In my initial notes, I wondered if this was going to be a satisfying novel. I was aware that the first half of the book was setting the reader up for something explosive in the second half. So, does the latter half indeed live up to the former? 

Thankfully, yes, it does. But it is hard to tell you why without giving the plot away. Suffice it to say that the bonds established between family members and friends are very much tested in the latter part of the novel, when Malaya falls to the Japanese. When I finished the last page, I found myself returning to the beginning almost immediately to see how everything tied together.

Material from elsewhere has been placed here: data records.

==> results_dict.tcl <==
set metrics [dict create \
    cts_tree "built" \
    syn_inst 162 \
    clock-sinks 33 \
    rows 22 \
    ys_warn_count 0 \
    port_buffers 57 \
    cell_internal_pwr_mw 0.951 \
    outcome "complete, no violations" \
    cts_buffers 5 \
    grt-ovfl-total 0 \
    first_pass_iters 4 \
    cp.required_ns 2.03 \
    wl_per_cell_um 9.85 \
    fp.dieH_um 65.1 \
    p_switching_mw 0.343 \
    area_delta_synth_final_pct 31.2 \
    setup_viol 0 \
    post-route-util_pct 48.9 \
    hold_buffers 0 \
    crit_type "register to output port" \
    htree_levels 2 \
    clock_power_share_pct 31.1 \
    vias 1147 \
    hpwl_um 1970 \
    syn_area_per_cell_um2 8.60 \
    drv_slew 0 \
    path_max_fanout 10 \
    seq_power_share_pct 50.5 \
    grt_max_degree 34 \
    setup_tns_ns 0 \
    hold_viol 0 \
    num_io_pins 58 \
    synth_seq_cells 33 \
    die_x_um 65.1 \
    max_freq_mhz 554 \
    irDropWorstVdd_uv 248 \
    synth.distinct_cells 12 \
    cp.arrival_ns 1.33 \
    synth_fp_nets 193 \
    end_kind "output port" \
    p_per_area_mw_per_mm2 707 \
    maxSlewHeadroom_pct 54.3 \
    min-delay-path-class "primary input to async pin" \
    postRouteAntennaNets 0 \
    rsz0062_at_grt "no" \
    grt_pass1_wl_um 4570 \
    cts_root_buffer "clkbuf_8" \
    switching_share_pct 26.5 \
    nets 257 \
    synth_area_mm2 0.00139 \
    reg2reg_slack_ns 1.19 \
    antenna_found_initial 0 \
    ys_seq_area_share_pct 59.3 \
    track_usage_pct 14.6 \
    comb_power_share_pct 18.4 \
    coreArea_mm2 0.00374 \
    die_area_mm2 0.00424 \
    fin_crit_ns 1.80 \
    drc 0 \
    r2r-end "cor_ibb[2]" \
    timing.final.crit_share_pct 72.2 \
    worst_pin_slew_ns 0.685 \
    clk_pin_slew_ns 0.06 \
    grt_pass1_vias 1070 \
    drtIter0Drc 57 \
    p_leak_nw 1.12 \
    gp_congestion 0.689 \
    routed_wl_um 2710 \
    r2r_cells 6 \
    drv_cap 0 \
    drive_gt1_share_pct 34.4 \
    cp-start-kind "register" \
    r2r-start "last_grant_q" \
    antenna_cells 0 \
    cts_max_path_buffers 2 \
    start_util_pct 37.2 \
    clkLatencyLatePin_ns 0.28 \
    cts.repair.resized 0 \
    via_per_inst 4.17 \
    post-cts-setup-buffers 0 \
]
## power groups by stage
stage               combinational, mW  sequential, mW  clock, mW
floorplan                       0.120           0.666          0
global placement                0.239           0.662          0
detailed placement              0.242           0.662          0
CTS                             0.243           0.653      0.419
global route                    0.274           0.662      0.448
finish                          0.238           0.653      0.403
===== src/rtl/muldiv_unit.sv =====
// Iterative unsigned MUL / DIVU (and REMU when MULDIV_REM_EN is defined), one bit per cycle.
// Latency: done at T+WIDTH+1 after start accepted at T; unsupported op or zero divisor: T+1.
// Backpressure: start is only sampled in IDLE; starts while busy or in DONE are dropped.
module muldiv_unit
  import alu_pkg::*;
#(
  parameter int WIDTH = 32
) (
  input  logic             clk,
  input  logic             rst,
  input  logic             start,
  input  logic [WIDTH-1:0] operand1,
  input  logic [WIDTH-1:0] operand2,
  input  logic [2:0]       funct3_alu,
  input  logic             Type_alu,
  output logic             busy,
  output logic             done,
  output logic [WIDTH-1:0] result
);

  localparam int CW = $clog2(WIDTH);
  localparam logic [CW-1:0] LAST = CW'(WIDTH - 1);

  state_e           state;
  md_op_e           op_q;
  md_op_e           op_in;
  logic [WIDTH-1:0] acc_q;
  logic [WIDTH-1:0] sreg_q;
  logic [WIDTH-1:0] op2_q;
  logic [CW-1:0]    cnt;
  logic [WIDTH-1:0] acc_nxt;
  logic [WIDTH-1:0] sreg_nxt;
  logic [WIDTH-1:0] res_sel;
  logic             div_zero;

  assign op_in    = decode_op(funct3_alu, Type_alu);
  assign div_zero = (operand2 == '0);

  muldiv_step #(.WIDTH(WIDTH)) u_step (
    .acc      (acc_q),
    .sreg     (sreg_q),
    .operand2 (op2_q),
    .op       (op_q),
    .acc_next (acc_nxt),
    .sreg_next(sreg_nxt)
  );

  // Pick the final value: product and remainder live in acc, quotient in the shift register.
  always_comb begin
    res_sel = '0;
    unique case (op_q)
      OP_MUL:  res_sel = acc_q;
      OP_DIVU: res_sel = sreg_q;
      OP_REMU: res_sel = acc_q;
      default: res_sel = '0;
    endcase
  end

  // Control FSM with registered busy/done/result; zero-divisor results are preloaded at accept.
  always_ff @(posedge clk) begin
    if (rst) begin
      state  <= S_IDLE;
      op_q   <= OP_NONE;
      acc_q  <= '0;
      sreg_q <= '0;
      op2_q  <= '0;
      cnt    <= '0;
      busy   <= 1'b0;
      done   <= 1'b0;
      result <= '0;
    end else begin
      done <= 1'b0;
      unique case (state)
        S_IDLE: begin
          if (start) begin
            op_q   <= op_in;
            op2_q  <= operand2;
            cnt    <= '0;
            acc_q  <= (op_in == OP_REMU && div_zero) ? operand1 : '0;
            sreg_q <= (op_in == OP_DIVU && div_zero) ? '1 : operand1;
            if (op_in != OP_NONE && !div_zero) begin
              state <= S_CALC;
              busy  <= 1'b1;
            end else begin
              state <= S_DONE;
            end
          end
        end
        S_CALC: begin
          acc_q  <= acc_nxt;
          sreg_q <= sreg_nxt;
          cnt    <= cnt + CW'(1);
          if (cnt == LAST) begin
            state <= S_DONE;
            busy  <= 1'b0;
          end
        end
        S_DONE: begin
          done   <= 1'b1;
          result <= res_sel;
          state  <= S_IDLE;
        end
        default: state <= S_IDLE;
      endcase
    end
  end

endmodule
File: config.mk
export PLATFORM = sky130hd
export DESIGN_NAME = sha3_scan_result_queue
export DESIGN_NICKNAME = d
export VERILOG_FILES = /design/src/rtl/sha3_scan_pkg.sv /design/src/rtl/sha3_result_fifo.sv /design/src/rtl/sha3_scan_result_queue.sv
export SDC_FILE = /design/constraint.sdc
export NUM_CORES = 1
export LEC_CHECK = 0
export BUFFER_PORTS_ARGS = -buffer_cell sky130_fd_sc_hd__buf_2
export CAP_MARGIN = 10
export CORE_AREA = 2 2 677 679
export DETAILED_ROUTE_END_ITERATION = 7
export DIE_AREA = 0 0 679 681
export GPL_TIMING_DRIVEN = 0
export HOLD_SLACK_MARGIN = 0.06
export PLACE_DENSITY = 0.34
export RECOVER_POWER = 50
export SLEW_MARGIN = 0
export SYNTH_ARGS = -nofsm -noshare
export SYNTH_HDL_FRONTEND = slang
export SYNTH_SLANG_ARGS = --single-unit
File: constraint.sdc
create_clock -name clk -period 10.58 [get_ports clk]
set_clock_uncertainty 0.15 [all_clocks]
set_input_delay 1.058 -clock clk [delete_from_list [all_inputs] [get_ports clk]]
set_output_delay 1.058 -clock clk [all_outputs]
set_load 0.005 [all_outputs]
File: src/rtl/sha3_scan_pkg.sv
// Shared types for the SHA3 scan result path: scan lifecycle
// states, hash geometry and the result entry layout.
package sha3_scan_pkg;

  localparam int HASH_WORDS    = 25;
  localparam int HASH_KEEP_DEF = 4;

  typedef enum logic [1:0] {
    ST_IDLE     = 2'd0,
    ST_SCANNING = 2'd1,
    ST_DONE     = 2'd2
  } scan_state_t;

  // Nonce sits in the low word so 32-bit word j of an entry
  // is simply bits [32*j +: 32].
  typedef struct packed {
    logic [HASH_KEEP_DEF-1:0][63:0] hash;
    logic [31:0]                    nonce;
  } result_t;

  function automatic int entry_bits(input int keep);
    return 32 + 64 * keep;
  endfunction

endpackage

File: src/rtl/sha3_result_fifo.sv
// Result FIFO: storage, wrapping pointers and occupancy count.
// Ports: clr/push/pop/wdata in; rdata (head), full, empty, count out.
module sha3_result_fifo
  import sha3_scan_pkg::*;
#(
  parameter int W     = 32,
  parameter int DEPTH = 4
) (
  input  logic                   clk,
  input  logic                   rst_n,
  input  logic                   clr,
  input  logic                   push,
  input  logic                   pop,
  input  logic [W-1:0]           wdata,
  output logic [W-1:0]           rdata,
  output logic                   full,
  output logic                   empty,
  output logic [$clog2(DEPTH):0] count
);

  localparam int AW = $clog2(DEPTH);

  logic [W-1:0]  mem [DEPTH];
  logic [AW-1:0] wptr;
  logic [AW-1:0] rptr;
  logic          do_pop;
  logic          do_push;

  assign empty = (count == '0);
  assign full  = (count == (AW+1)'(DEPTH));

  // A pop frees the slot a same-cycle push needs when full.
  assign do_pop  = pop & ~empty & ~clr;
  assign do_push = push & (~full | do_pop) & ~clr;

  always_ff @(posedge clk or negedge rst_n) begin
    if (!rst_n) begin
      wptr  <= '0;
      rptr  <= '0;
      count <= '0;
    end else if (clr) begin
      wptr  <= '0;
      rptr  <= '0;
      count <= '0;
    end else begin
      if (do_push) wptr <= wptr + 1'b1;
      if (do_pop)  rptr <= rptr + 1'b1;
      count <= count + (AW+1)'(do_push)
                     - (AW+1)'(do_pop);
    end
  end

  always_ff @(posedge clk) begin
    if (do_push) mem[wptr] <= wdata;
  end

  assign rdata = mem[rptr];

endmodule

File: src/rtl/sha3_scan_result_queue.sv
// Captures below-threshold scanner results into a FIFO, exposes
// the head word-by-word, tracks scan lifecycle and overflow losses.
module sha3_scan_result_queue
  import sha3_scan_pkg::*;
#(
  parameter int DEPTH     = 4,
  parameter int HASH_KEEP = 4
) (
  input  logic                                clk,
  input  logic                                rst_n,
  input  logic                                scan_start,
  input  logic                                found,
  input  logic [HASH_WORDS-1:0][63:0]         hash,
  input  logic [31:0]                         nonce,
  input  logic                                scanner_ready,
  input  logic                                pop,
  input  logic                                clear,
  input  logic [$clog2(1+2*HASH_KEEP)-1:0]    rd_sel,
  output logic [31:0]                         rd_data,
  output logic                                empty,
  output logic [$clog2(DEPTH):0]              count,
  output logic [15:0]                         dropped,
  output logic [31:0]                         found_total,
  output logic                                scanning,
  output logic                                done
);

  localparam int EW = entry_bits(HASH_KEEP);
  localparam int SW = $clog2(1+2*HASH_KEEP);
  localparam logic [SW-1:0] LAST = SW'(2*HASH_KEEP);

  scan_state_t   state;
  logic          armed;
  logic          prev_found;
  logic          cap;
  logic          full;
  logic          pop_ok;
  logic [EW-1:0] wentry;
  logic [EW-1:0] head;

  assign cap    = found & ~prev_found;
  assign pop_ok = pop & ~empty;
  assign wentry = {hash[HASH_KEEP-1:0], nonce};

  sha3_result_fifo #(
    .W     (EW),
    .DEPTH (DEPTH)
  ) u_fifo (
    .clk   (clk),
    .rst_n (rst_n),
    .clr   (clear),
    .push  (cap),
    .pop   (pop),
    .wdata (wentry),
    .rdata (head),
    .full  (full),
    .empty (empty),
    .count (count)
  );

  // Clearing on start lets a found already high be seen once.
  always_ff @(posedge clk or negedge rst_n) begin
    if (!rst_n)                   prev_found <= 1'b0;
    else if (clear | scan_start)  prev_found <= 1'b0;
    else                          prev_found <= found;
  end

  always_ff @(posedge clk or negedge rst_n) begin
    if (!rst_n) begin
      dropped     <= '0;
      found_total <= '0;
    end else if (clear) begin
      dropped     <= '0;
      found_total <= '0;
    end else begin
      if (scan_start)  found_total <= '0;
      else if (cap)    found_total <= found_total + 1'b1;
      if (cap & full & ~pop_ok & (dropped != 16'hFFFF))
        dropped <= dropped + 1'b1;
    end
  end

  // armed masks the first SCANNING cycle, while the scanner's
  // ready is still reflecting the previous job.
  always_ff @(posedge clk or negedge rst_n) begin
    if (!rst_n) begin
      state <= ST_IDLE;
      armed <= 1'b0;
    end else if (clear) begin
      state <= ST_IDLE;
      armed <= 1'b0;
    end else if (scan_start) begin
      state <= ST_SCANNING;
      armed <= 1'b0;
    end else if (state == ST_SCANNING) begin
      if (!armed)             armed <= 1'b1;
      else if (scanner_ready) state <= ST_DONE;
    end
  end

  assign scanning = (state == ST_SCANNING);
  assign done     = (state == ST_DONE);

  always_comb begin
    rd_data = '0;
    if (!empty && rd_sel <= LAST)
      rd_data = head[32*int'(rd_sel) +: 32];
  end

endmodule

Gift of Rain is not perfect but it is a strong novel, its ambitions numerous: it is a WWII story that includes the points of view of its Japanese characters, a story that explores ancient philosophy through the art and discipline of aikido (I read somewhere that Tan is himself an aikido black belt but don't let this lead you to think that this novel is an aikido manual... far from it), and an unusually intense friendship between a young student and his sensei who happens to be the Japanese enemy. The novel deals with all these difficult themes effortlessly, meditating on the problems of free will vs determination.

I really enjoyed reading about the deepening relationship between said student (Philip) and sensei (Endo-san). Philip has ample reasons to mistrust Endo-san, yet a spiritual reality that is even bigger than the war keeps him close to Endo-san. Their words to each other is not the language of lovers or between teacher and student, but of soulmates who have no need for words. That said, I like how real doubt clouds Philip's thoughts about Endo-san:
'When I am gone, what will you most remember of me?' Endo-san asked, his eyes on the planes as they faded into the distance.
I pondered the question. 'I don't know. I don't even know what to think of you now; how can I even contemplate what to recall of you?'
With each cycle of mistrust and regaining of trust, their relationship deepens.

Some novels make their readers aware of the 'space' within. For example, Preeta Samarasan's Evening Is The Whole Day largely takes place in a big house, so that we can sense the claustrophobia, or 'cabin fever', experienced by its characters. Gift of Rain is the complete opposite because it is set in wide open spaces. Since rain - that bringer of both destruction and blessing - is a recurring motif, Tan often paints his scenes with images of clouds, open seas and clear skies. I have actually skimmed the book for cloud/sky references and counted more than ten. My favourite one is this simple but effective line: 
"Dark heavy clouds rolled over the ridges like surf breaking over sea boulders". 
Even the swords used by the two main protagonists are named Cloud and Illumination, mirroring the spiritual progress towards enlightenment. Rain, of course, lowers the sky and obscures vision and clarity, hence the most harrowing period of the novel features non-stop heavenly showers. Finally, I must mention a very rewarding scene at the end that involves the Union Jack, which further illustrates my point about the freeing wide open spaces of this novel - but to tell you would be to give too much away!

So, would I recommend this book to anyone? It really depends. A 'Western' reader unfamiliar with Buddhist philosophy and reincarnation might find the mystical bits annoying or difficult, or she might find the Japanese concept of duty over love rather challenging. However, such a reader might also enjoy the twists and turns of the plot. In any case, the descriptions of people and evocations of place are beautifully written, so yes I would say, to anyone, that this is a worthwhile read. 

By far the best thing about this book is that it has spurred me to read up on this period of Malayan history, something I have not done in earnest since my school days. Somebody once said, "Art should make life more interesting than art". Isn't that the wonderful thing about literature, how it can get you enthused about other things in life?